Abstract

Pulmonary arterial hypertension (PAH) is a progressive albeit rare long-term complication of HIV infection, which has gained importance following the improved survival of HIV-infected patients with the use of HAART. The clinical and pathological findings in PAH associated with HIV infection (HIV-PAH) share many features with the idiopathic form of the disease. HIV-PAH is associated with a particularly poor prognosis and decreased survival compared with HIV-infected patients without this complication, and patients with HIV-PAH tend to die from the effects of PAH rather than as a result of their HIV infection. Prompt diagnosis and effective treatment of PAH in HIV-infected patients is therefore essential. There are currently only limited data regarding the efficacy of PAH therapies in HIV-PAH. Treatment with epoprostenol has been reported to provide benefit in some cases, but is associated with a range of problems linked to the need for continuous intravenous infusion.

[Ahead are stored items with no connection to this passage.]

==> src/concentrator/wormhole_input_buffer.sv <==
`timescale 1ns/1ps
`include "mem_noc_config.svh"

module wormhole_input_buffer
  import mem_noc_pkg::*;
(
  input  logic      mem_clk_i,
  input  logic      reset_i,
  input  mem_link_s link_i,
  output mem_link_s link_o,
  output mem_link_s head_o,
  input  logic      head_ready_i
);

  localparam int DEPTH = `MEM_NOC_BUF_DEPTH;
  localparam int PTR_W = (DEPTH > 1) ? $clog2(DEPTH) : 1;
  localparam int CNT_W = $clog2(DEPTH + 1);

  mem_flit_u        mem_r [DEPTH];
  logic [PTR_W-1:0] wr_ptr_r;
  logic [PTR_W-1:0] rd_ptr_r;
  logic [CNT_W-1:0] count_r;
  logic             full;
  logic             empty;
  logic             wr_en;
  logic             rd_en;

  function automatic logic [PTR_W-1:0] next_ptr(input logic [PTR_W-1:0] ptr);
    if (ptr == PTR_W'(DEPTH - 1)) begin
      return '0;
    end
    return ptr + 1'b1;
  endfunction

  assign full  = (count_r == CNT_W'(DEPTH));
  assign empty = (count_r == '0);
  assign wr_en = link_i.v & ~full;
  assign rd_en = ~empty & head_ready_i;

  always_ff @(posedge mem_clk_i) begin
    if (reset_i) begin
      wr_ptr_r <= '0;
      rd_ptr_r <= '0;
      count_r  <= '0;
    end else begin
      if (wr_en) wr_ptr_r <= next_ptr(wr_ptr_r);
      if (rd_en) rd_ptr_r <= next_ptr(rd_ptr_r);
      case ({wr_en, rd_en})
        2'b10:   count_r <= count_r + 1'b1;
        2'b01:   count_r <= count_r - 1'b1;
        default: count_r <= count_r;  // Idle or pass-through
      endcase
    end
  end

  always_ff @(posedge mem_clk_i) begin
    if (wr_en) mem_r[wr_ptr_r] <= link_i.data;
  end

  // Ready only from occupancy, head flit straight from storage
  always_comb begin
    link_o           = '0;
    link_o.ready_and = ~full;
    head_o           = '0;
    head_o.v         = ~empty;
    head_o.data      = mem_r[rd_ptr_r];
  end

endmodule
### src/concentrator/wormhole_rev_demux.sv
`timescale 1ns/1ps
`include "mem_noc_config.svh"

module wormhole_rev_demux
  import mem_noc_pkg::*;
(
  input  logic                                mem_clk_i,
  input  logic                                reset_i,
  input  mem_link_s                           dram_resp_i,
  output logic                                dram_ready_o,
  output mem_link_s [`MEM_NOC_NUM_LINKS-1:0]  lanes_o,
  input  logic      [`MEM_NOC_NUM_LINKS-1:0]  lanes_ready_i
);

  localparam int NUM_LINKS = `MEM_NOC_NUM_LINKS;
  localparam int CID_W     = `MEM_NOC_CID_WIDTH;
  localparam int LEN_W     = `MEM_NOC_LEN_WIDTH;

  mem_flit_u        out_r;
  logic             out_v_r;
  logic [CID_W-1:0] cid_r;      // Lane of the flit in out_r
  logic [LEN_W-1:0] remain_r;
  logic             in_pkt_r;   // Next flit is payload
  mem_hdr_s         in_hdr;
  logic             take;

  assign in_hdr = dram_resp_i.data.hdr;

  // Free when empty or when the target lane drains us
  assign dram_ready_o = ~out_v_r | lanes_ready_i[cid_r];
  assign take         = dram_resp_i.v & dram_ready_o;

  // ************************************************************
  // Packet tracking
  // ************************************************************
  always_ff @(posedge mem_clk_i) begin
    if (reset_i) begin
      out_v_r  <= 1'b0;
      cid_r    <= '0;
      remain_r <= '0;
      in_pkt_r <= 1'b0;
    end else begin
      if (dram_ready_o) out_v_r <= take;
      if (take) begin
        if (!in_pkt_r) begin
          cid_r    <= in_hdr.cid;  // Held for the whole packet
          remain_r <= in_hdr.len;
          in_pkt_r <= (in_hdr.len != '0);
        end else begin
          remain_r <= remain_r - 1'b1;
          if (remain_r == LEN_W'(1)) in_pkt_r <= 1'b0;
        end
      end
    end
  end

  always_ff @(posedge mem_clk_i) begin
    if (take) out_r <= dram_resp_i.data;
  end

  // Data fans out to all lanes, valid only on the latched one
  always_comb begin
    for (int n = 0; n < NUM_LINKS; n++) begin
      lanes_o[n]      = '0;
      lanes_o[n].v    = out_v_r & (cid_r == CID_W'(n));
      lanes_o[n].data = out_r;
    end
  end

endmodule

### config.mk
export PLATFORM = sky130hd
export DESIGN_NAME = wormhole_rev_demux
export DESIGN_NICKNAME = d
export VERILOG_FILES = /design/src/common/mem_noc_pkg.sv /design/src/concentrator/wormhole_rev_demux.sv
export VERILOG_INCLUDE_DIRS = /design/src /design/src/common
export SDC_FILE = /design/constraint.sdc
export NUM_CORES = 1
export LEC_CHECK = 0
export BUFFER_PORTS_ARGS = -buffer_cell sky130_fd_sc_hd__buf_4
export CAP_MARGIN = 20
export CORE_UTILIZATION = 30
export CTS_CLUSTER_SIZE = 14
export DETAILED_ROUTE_END_ITERATION = 7
export GPL_ROUTABILITY_DRIVEN = 0
export PLACE_DENSITY = 0.65
export SYNTH_ARGS = -nofsm -noshare
export SYNTH_HDL_FRONTEND = slang
export SYNTH_SLANG_ARGS = --single-unit
### constraint.sdc
create_clock -name mem_clk_i -period 2 [get_ports mem_clk_i]
set_input_delay 0.4 -clock mem_clk_i [delete_from_list [all_inputs] [get_ports mem_clk_i]]
set_output_delay 0.4 -clock mem_clk_i [all_outputs]
set_load 0.01 [all_outputs]
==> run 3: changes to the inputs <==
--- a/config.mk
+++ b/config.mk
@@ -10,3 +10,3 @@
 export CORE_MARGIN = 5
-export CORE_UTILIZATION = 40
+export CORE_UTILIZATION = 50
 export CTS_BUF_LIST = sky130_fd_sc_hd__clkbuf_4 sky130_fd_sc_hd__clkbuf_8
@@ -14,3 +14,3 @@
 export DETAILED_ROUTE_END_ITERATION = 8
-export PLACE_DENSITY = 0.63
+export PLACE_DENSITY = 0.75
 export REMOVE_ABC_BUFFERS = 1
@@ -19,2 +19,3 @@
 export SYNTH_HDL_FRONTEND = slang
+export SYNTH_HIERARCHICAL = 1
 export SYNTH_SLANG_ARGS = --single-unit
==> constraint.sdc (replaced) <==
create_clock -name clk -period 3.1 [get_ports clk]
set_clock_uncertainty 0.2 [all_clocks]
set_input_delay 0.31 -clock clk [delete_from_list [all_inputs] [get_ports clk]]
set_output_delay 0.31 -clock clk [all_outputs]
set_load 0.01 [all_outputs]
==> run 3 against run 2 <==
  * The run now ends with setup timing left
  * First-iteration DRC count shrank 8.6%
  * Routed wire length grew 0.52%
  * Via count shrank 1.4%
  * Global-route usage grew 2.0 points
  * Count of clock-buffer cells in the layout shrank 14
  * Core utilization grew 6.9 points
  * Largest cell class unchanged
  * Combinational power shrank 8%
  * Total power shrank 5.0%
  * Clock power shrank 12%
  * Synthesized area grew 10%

The dual endothelin receptor antagonist bosentan has proved to be effective in HIV-PAH without affecting the control of HIV infection, and has the benefit of oral administration. Other PAH therapies including prostacyclin analogs, phosphodiesterase type 5 inhibitors and selective endothelin receptor antagonists have yet to be trialed in this setting. Taking into account currently available data and clinical experience, a treatment algorithm for HIV-PAH based on that defined in treatment guidelines for other forms of PAH is suggested.